• [WORK TO COMPLETE]: After finding the line containing "Clock Path Buffers = 2" below, please output that line and each following one through the line containing "0.78 | c0_ret_address[1] |", exactly as written.
◇ ◇ ◇ ◇ ◇ ◇ ◇
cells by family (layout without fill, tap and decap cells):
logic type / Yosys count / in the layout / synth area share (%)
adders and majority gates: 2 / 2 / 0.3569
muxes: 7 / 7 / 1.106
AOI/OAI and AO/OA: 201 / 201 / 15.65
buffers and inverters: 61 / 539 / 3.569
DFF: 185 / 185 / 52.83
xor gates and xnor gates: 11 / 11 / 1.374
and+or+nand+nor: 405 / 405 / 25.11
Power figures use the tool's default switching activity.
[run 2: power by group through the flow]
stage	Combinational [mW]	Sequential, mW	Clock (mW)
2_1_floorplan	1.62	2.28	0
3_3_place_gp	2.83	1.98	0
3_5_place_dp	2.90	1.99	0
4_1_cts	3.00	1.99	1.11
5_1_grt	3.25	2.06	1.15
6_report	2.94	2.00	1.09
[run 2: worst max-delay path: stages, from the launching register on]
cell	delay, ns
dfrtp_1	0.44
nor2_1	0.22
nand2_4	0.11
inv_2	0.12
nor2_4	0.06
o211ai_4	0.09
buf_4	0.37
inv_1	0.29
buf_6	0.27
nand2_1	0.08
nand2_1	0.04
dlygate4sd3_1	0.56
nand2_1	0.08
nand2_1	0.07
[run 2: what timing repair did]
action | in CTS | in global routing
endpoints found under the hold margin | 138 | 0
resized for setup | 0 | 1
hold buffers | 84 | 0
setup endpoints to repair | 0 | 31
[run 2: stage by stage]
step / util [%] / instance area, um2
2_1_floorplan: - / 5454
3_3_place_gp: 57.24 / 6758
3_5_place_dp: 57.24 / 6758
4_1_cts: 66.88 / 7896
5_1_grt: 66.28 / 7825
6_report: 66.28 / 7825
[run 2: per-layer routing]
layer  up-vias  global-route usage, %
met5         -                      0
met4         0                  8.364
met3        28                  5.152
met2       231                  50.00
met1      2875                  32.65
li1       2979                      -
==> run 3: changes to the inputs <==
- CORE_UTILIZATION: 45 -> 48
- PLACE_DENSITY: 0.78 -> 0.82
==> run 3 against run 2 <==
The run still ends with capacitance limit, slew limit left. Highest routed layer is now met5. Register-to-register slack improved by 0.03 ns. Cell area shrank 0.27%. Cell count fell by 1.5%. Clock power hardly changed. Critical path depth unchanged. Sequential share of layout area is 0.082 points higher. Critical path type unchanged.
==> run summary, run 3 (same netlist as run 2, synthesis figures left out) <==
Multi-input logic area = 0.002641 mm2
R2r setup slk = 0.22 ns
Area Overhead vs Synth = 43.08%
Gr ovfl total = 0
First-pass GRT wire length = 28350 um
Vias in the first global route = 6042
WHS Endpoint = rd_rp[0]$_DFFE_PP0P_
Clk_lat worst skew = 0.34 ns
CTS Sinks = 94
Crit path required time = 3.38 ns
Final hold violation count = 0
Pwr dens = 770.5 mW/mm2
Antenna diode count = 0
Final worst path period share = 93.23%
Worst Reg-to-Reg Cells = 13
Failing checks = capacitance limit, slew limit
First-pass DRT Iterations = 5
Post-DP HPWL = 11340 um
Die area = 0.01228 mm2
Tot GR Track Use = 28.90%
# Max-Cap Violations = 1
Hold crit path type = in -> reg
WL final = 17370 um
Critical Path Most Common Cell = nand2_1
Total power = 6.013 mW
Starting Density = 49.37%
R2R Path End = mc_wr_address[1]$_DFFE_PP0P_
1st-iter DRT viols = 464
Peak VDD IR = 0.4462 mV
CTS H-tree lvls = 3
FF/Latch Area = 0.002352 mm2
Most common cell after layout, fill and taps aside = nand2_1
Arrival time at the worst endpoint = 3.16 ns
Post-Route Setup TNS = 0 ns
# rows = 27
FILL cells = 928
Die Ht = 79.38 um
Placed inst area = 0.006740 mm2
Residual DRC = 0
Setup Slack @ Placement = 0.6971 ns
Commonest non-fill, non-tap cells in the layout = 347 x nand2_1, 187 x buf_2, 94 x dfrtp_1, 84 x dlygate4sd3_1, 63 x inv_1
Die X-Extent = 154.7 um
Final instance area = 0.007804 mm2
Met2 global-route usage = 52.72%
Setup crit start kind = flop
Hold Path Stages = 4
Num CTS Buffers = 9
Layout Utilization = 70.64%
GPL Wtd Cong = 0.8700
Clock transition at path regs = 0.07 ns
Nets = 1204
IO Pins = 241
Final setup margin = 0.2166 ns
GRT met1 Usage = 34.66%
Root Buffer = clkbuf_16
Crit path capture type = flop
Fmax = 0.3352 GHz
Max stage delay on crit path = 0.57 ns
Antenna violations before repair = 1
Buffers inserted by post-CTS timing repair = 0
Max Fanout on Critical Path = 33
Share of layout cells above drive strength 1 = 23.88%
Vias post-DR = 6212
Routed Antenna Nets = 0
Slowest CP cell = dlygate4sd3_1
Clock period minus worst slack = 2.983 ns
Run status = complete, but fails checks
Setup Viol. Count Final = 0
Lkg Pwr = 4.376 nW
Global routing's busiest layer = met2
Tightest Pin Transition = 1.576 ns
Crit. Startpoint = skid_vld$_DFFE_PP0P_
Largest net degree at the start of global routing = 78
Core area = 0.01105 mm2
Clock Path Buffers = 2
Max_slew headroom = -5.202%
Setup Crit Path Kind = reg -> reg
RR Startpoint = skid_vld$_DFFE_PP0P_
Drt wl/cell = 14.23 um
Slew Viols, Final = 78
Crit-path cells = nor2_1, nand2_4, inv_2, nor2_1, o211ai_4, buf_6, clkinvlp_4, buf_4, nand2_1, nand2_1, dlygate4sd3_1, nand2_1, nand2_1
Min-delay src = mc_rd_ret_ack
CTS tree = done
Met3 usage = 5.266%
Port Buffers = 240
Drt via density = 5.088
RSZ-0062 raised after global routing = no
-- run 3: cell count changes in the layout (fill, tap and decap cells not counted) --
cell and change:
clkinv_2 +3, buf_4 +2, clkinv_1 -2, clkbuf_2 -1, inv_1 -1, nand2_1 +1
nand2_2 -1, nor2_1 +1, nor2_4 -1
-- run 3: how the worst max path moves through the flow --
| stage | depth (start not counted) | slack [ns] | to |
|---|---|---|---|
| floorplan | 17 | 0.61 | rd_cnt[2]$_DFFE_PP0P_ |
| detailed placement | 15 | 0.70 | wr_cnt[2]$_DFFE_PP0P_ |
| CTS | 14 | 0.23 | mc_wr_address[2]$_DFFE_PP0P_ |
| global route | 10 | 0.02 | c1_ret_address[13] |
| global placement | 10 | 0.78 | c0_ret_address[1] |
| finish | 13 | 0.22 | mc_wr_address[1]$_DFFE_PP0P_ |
**src/rtl/execution_sequencer_if.sv**
```systemverilog
// Execution sequencer bus: run permission, datapath/microcode inputs and
// the program-counter / microcode-ROM control and status outputs.
// The master side is the sequencer; the slave side is the surrounding
// datapath, microcode ROM and status logic.
interface execution_sequencer_if #(
   parameter int OPCODE_WIDTH = 8,
   parameter int UADDR_WIDTH  = 16,
   parameter int ICOUNT_WIDTH = 16
);
   // Inputs to the sequencer
   logic                    enable;
   logic [OPCODE_WIDTH-1:0] opcode;
   logic [UADDR_WIDTH-1:0]  entry_address;
   logic                    finish;
   logic                    jump_flag;

   // Outputs from the sequencer
   logic [UADDR_WIDTH-1:0]  uaddr;
   logic                    urom_read_enable;
   logic                    pc_enable;
   logic                    pc_load_n;
   logic                    halted;
   logic                    fault;
   logic [2:0]              state;
   logic [ICOUNT_WIDTH-1:0] instr_count;

   modport master (
      input  enable, opcode, entry_address, finish, jump_flag,
      output uaddr, urom_read_enable, pc_enable, pc_load_n,
             halted, fault, state, instr_count
   );

   modport slave (
      output enable, opcode, entry_address, finish, jump_flag,
      input  uaddr, urom_read_enable, pc_enable, pc_load_n,
             halted, fault, state, instr_count
   );
endinterface

```
**src/rtl/execution_sequencer.sv**
```systemverilog
// Execution sequencer: steps each instruction through
// FETCH -> DECODE -> EXECUTE -> RETIRE, drives the microcode ROM address and
// read enable, and pulses the program counter enable/load in RETIRE.
// Fetch wait-states, a sticky halt opcode, a runaway-microcode watchdog with
// sticky fault, and a retired-instruction counter are included.
// Every output is decoded from registered state only.
module execution_sequencer #(
   parameter int                      OPCODE_WIDTH      = 8,
   parameter int                      UADDR_WIDTH       = 16,
   parameter int                      FETCH_WAIT_CYCLES = 1,
   parameter logic [OPCODE_WIDTH-1:0] HALT_OPCODE       = {OPCODE_WIDTH{1'b1}},
   parameter int                      MAX_USTEPS        = 64,
   parameter int                      ICOUNT_WIDTH      = 16
) (
   input  logic                   i_clk,
   input  logic                   i_rst,
   execution_sequencer_if.master  io_seq
);

   // A wait-state count below one still spends one cycle in FETCH.
   localparam int FETCH_CYC = (FETCH_WAIT_CYCLES < 1) ? 1 : FETCH_WAIT_CYCLES;
   localparam int WAIT_W    = (FETCH_CYC > 1) ? $clog2(FETCH_CYC) : 1;
   localparam int STEP_W    = (MAX_USTEPS > 1) ? $clog2(MAX_USTEPS) : 1;

   // The wait counter counts down to zero; the step counter counts up to the limit.
   localparam logic [WAIT_W-1:0] WAIT_LOAD = WAIT_W'(FETCH_CYC - 1);
   localparam logic [STEP_W-1:0] STEP_LAST = STEP_W'(MAX_USTEPS - 1);

   typedef enum logic [2:0] {
      ST_IDLE    = 3'd0,
      ST_FETCH   = 3'd1,
      ST_DECODE  = 3'd2,
      ST_EXECUTE = 3'd3,
      ST_RETIRE  = 3'd4,
      ST_HALT    = 3'd5,
      ST_FAULT   = 3'd6
   } state_t;

   state_t                  r_state;
   state_t                  w_state_nxt;
   logic [WAIT_W-1:0]       r_wait;
   logic [WAIT_W-1:0]       w_wait_nxt;
   logic [STEP_W-1:0]       r_step;
   logic [STEP_W-1:0]       w_step_nxt;
   logic [UADDR_WIDTH-1:0]  r_uaddr;
   logic [UADDR_WIDTH-1:0]  w_uaddr_nxt;
   logic                    r_jump;
   logic                    w_jump_nxt;
   logic [ICOUNT_WIDTH-1:0] r_icount;
   logic [ICOUNT_WIDTH-1:0] w_icount_nxt;

   // State register; reset parks the sequencer in IDLE immediately.
   always_ff @(posedge i_clk or posedge i_rst) begin
      if (i_rst) begin
         r_state <= ST_IDLE;
      end else begin
         r_state <= w_state_nxt;
      end
   end

   // Counters, microcode address, captured jump and retired count.
   always_ff @(posedge i_clk or posedge i_rst) begin
      if (i_rst) begin
         r_wait   <= '0;
         r_step   <= '0;
         r_uaddr  <= '0;
         r_jump   <= 1'b0;
         r_icount <= '0;
      end else begin
         r_wait   <= w_wait_nxt;
         r_step   <= w_step_nxt;
         r_uaddr  <= w_uaddr_nxt;
         r_jump   <= w_jump_nxt;
         r_icount <= w_icount_nxt;
      end
   end

   // Next-state and next-value decode; everything holds unless a state acts on it.
   always_comb begin
      w_state_nxt  = r_state;
      w_wait_nxt   = r_wait;
      w_step_nxt   = r_step;
      w_uaddr_nxt  = r_uaddr;
      w_jump_nxt   = r_jump;
      w_icount_nxt = r_icount;

      case (r_state)
         ST_IDLE: begin
            // enable only matters at instruction boundaries (here and RETIRE)
            if (io_seq.enable) begin
               w_state_nxt = ST_FETCH;
               w_wait_nxt  = WAIT_LOAD;
            end
         end

         ST_FETCH: begin
            if (r_wait == '0) begin
               w_state_nxt = ST_DECODE;
            end else begin
               w_wait_nxt = r_wait - 1'b1;
            end
         end

         ST_DECODE: begin
            if (io_seq.opcode == HALT_OPCODE) begin
               w_state_nxt = ST_HALT;
            end else begin
               w_state_nxt = ST_EXECUTE;
               w_uaddr_nxt = io_seq.entry_address;
               w_step_nxt  = '0;
            end
         end

         ST_EXECUTE: begin
            // finish wins over the watchdog limit in the same cycle
            if (io_seq.finish) begin
               w_state_nxt = ST_RETIRE;
               w_jump_nxt  = io_seq.jump_flag;
            end else if (r_step == STEP_LAST) begin
               w_state_nxt = ST_FAULT;
            end else begin
               w_uaddr_nxt = r_uaddr + 1'b1;
               w_step_nxt  = r_step + 1'b1;
            end
         end

         ST_RETIRE: begin
            w_icount_nxt = r_icount + 1'b1;
            if (io_seq.enable) begin
               w_state_nxt = ST_FETCH;
               w_wait_nxt  = WAIT_LOAD;
            end else begin
               w_state_nxt = ST_IDLE;
            end
         end

         ST_HALT,
         ST_FAULT: begin
            // terminal until reset
            w_state_nxt = r_state;
         end

         default: begin
            w_state_nxt = ST_IDLE;
         end
      endcase
   end

   // Moore output decode from registered state.
   always_comb begin
      io_seq.uaddr            = r_uaddr;
      io_seq.urom_read_enable = (r_state == ST_EXECUTE);
      io_seq.pc_enable        = (r_state == ST_RETIRE);
      io_seq.pc_load_n        = ~((r_state == ST_RETIRE) & r_jump);
      io_seq.halted           = (r_state == ST_HALT);
      io_seq.fault            = (r_state == ST_FAULT);
      io_seq.state            = r_state;
      io_seq.instr_count      = r_icount;
   end

endmodule
```
**src/flat_wrapper.sv**
```systemverilog
// flat-port wrapper written by rule: the top's interface ports become plain ports
module execution_sequencer_flat 
#(
   parameter int                      OPCODE_WIDTH      = 8,
   parameter int                      UADDR_WIDTH       = 16,
   parameter int                      FETCH_WAIT_CYCLES = 1,
   parameter logic [OPCODE_WIDTH-1:0] HALT_OPCODE       = {OPCODE_WIDTH{1'b1}},
   parameter int                      MAX_USTEPS        = 64,
   parameter int                      ICOUNT_WIDTH      = 16
)
  (i_clk, i_rst, io_seq_enable, io_seq_opcode, io_seq_entry_address, io_seq_finish, io_seq_jump_flag, io_seq_uaddr, io_seq_urom_read_enable, io_seq_pc_enable, io_seq_pc_load_n, io_seq_halted, io_seq_fault, io_seq_state, io_seq_instr_count);
  execution_sequencer_if #(.OPCODE_WIDTH(OPCODE_WIDTH), .UADDR_WIDTH(UADDR_WIDTH), .ICOUNT_WIDTH(ICOUNT_WIDTH)) io_seq_i ();
  input  logic i_clk;
  input  logic i_rst;
  input wire logic [$bits(io_seq_i.enable)-1:0] io_seq_enable;
  input wire logic [$bits(io_seq_i.opcode)-1:0] io_seq_opcode;
  input wire logic [$bits(io_seq_i.entry_address)-1:0] io_seq_entry_address;
  input wire logic [$bits(io_seq_i.finish)-1:0] io_seq_finish;
  input wire logic [$bits(io_seq_i.jump_flag)-1:0] io_seq_jump_flag;
  output wire logic [$bits(io_seq_i.uaddr)-1:0] io_seq_uaddr;
  output wire logic [$bits(io_seq_i.urom_read_enable)-1:0] io_seq_urom_read_enable;
  output wire logic [$bits(io_seq_i.pc_enable)-1:0] io_seq_pc_enable;
  output wire logic [$bits(io_seq_i.pc_load_n)-1:0] io_seq_pc_load_n;
  output wire logic [$bits(io_seq_i.halted)-1:0] io_seq_halted;
  output wire logic [$bits(io_seq_i.fault)-1:0] io_seq_fault;
  output wire logic [$bits(io_seq_i.state)-1:0] io_seq_state;
  output wire logic [$bits(io_seq_i.instr_count)-1:0] io_seq_instr_count;
  assign io_seq_i.enable = io_seq_enable;
  assign io_seq_i.opcode = io_seq_opcode;
  assign io_seq_i.entry_address = io_seq_entry_address;
  assign io_seq_i.finish = io_seq_finish;
  assign io_seq_i.jump_flag = io_seq_jump_flag;
  assign io_seq_uaddr = io_seq_i.uaddr;
  assign io_seq_urom_read_enable = io_seq_i.urom_read_enable;
  assign io_seq_pc_enable = io_seq_i.pc_enable;
  assign io_seq_pc_load_n = io_seq_i.pc_load_n;
  assign io_seq_halted = io_seq_i.halted;
  assign io_seq_fault = io_seq_i.fault;
  assign io_seq_state = io_seq_i.state;
  assign io_seq_instr_count = io_seq_i.instr_count;
  execution_sequencer #(.OPCODE_WIDTH(OPCODE_WIDTH), .UADDR_WIDTH(UADDR_WIDTH), .FETCH_WAIT_CYCLES(FETCH_WAIT_CYCLES), .HALT_OPCODE(HALT_OPCODE), .MAX_USTEPS(MAX_USTEPS), .ICOUNT_WIDTH(ICOUNT_WIDTH)) u_core (.i_clk(i_clk), .i_rst(i_rst), .io_seq(io_seq_i));
endmodule
```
◇ ◇ ◇ ◇ ◇ ◇ ◇
• [WRITTEN RESPONSE]:
Clock Path Buffers = 2
Max_slew headroom = -5.202%
Setup Crit Path Kind = reg -> reg
RR Startpoint = skid_vld$_DFFE_PP0P_
Drt wl/cell = 14.23 um
Slew Viols, Final = 78
Crit-path cells = nor2_1, nand2_4, inv_2, nor2_1, o211ai_4, buf_6, clkinvlp_4, buf_4, nand2_1, nand2_1, dlygate4sd3_1, nand2_1, nand2_1
Min-delay src = mc_rd_ret_ack
CTS tree = done
Met3 usage = 5.266%
Port Buffers = 240
Drt via density = 5.088
RSZ-0062 raised after global routing = no
-- run 3: cell count changes in the layout (fill, tap and decap cells not counted) --
cell and change:
clkinv_2 +3, buf_4 +2, clkinv_1 -2, clkbuf_2 -1, inv_1 -1, nand2_1 +1
nand2_2 -1, nor2_1 +1, nor2_4 -1
-- run 3: how the worst max path moves through the flow --
| stage | depth (start not counted) | slack [ns] | to |
|---|---|---|---|
| floorplan | 17 | 0.61 | rd_cnt[2]$_DFFE_PP0P_ |
| detailed placement | 15 | 0.70 | wr_cnt[2]$_DFFE_PP0P_ |
| CTS | 14 | 0.23 | mc_wr_address[2]$_DFFE_PP0P_ |
| global route | 10 | 0.02 | c1_ret_address[13] |
| global placement | 10 | 0.78 | c0_ret_address[1] |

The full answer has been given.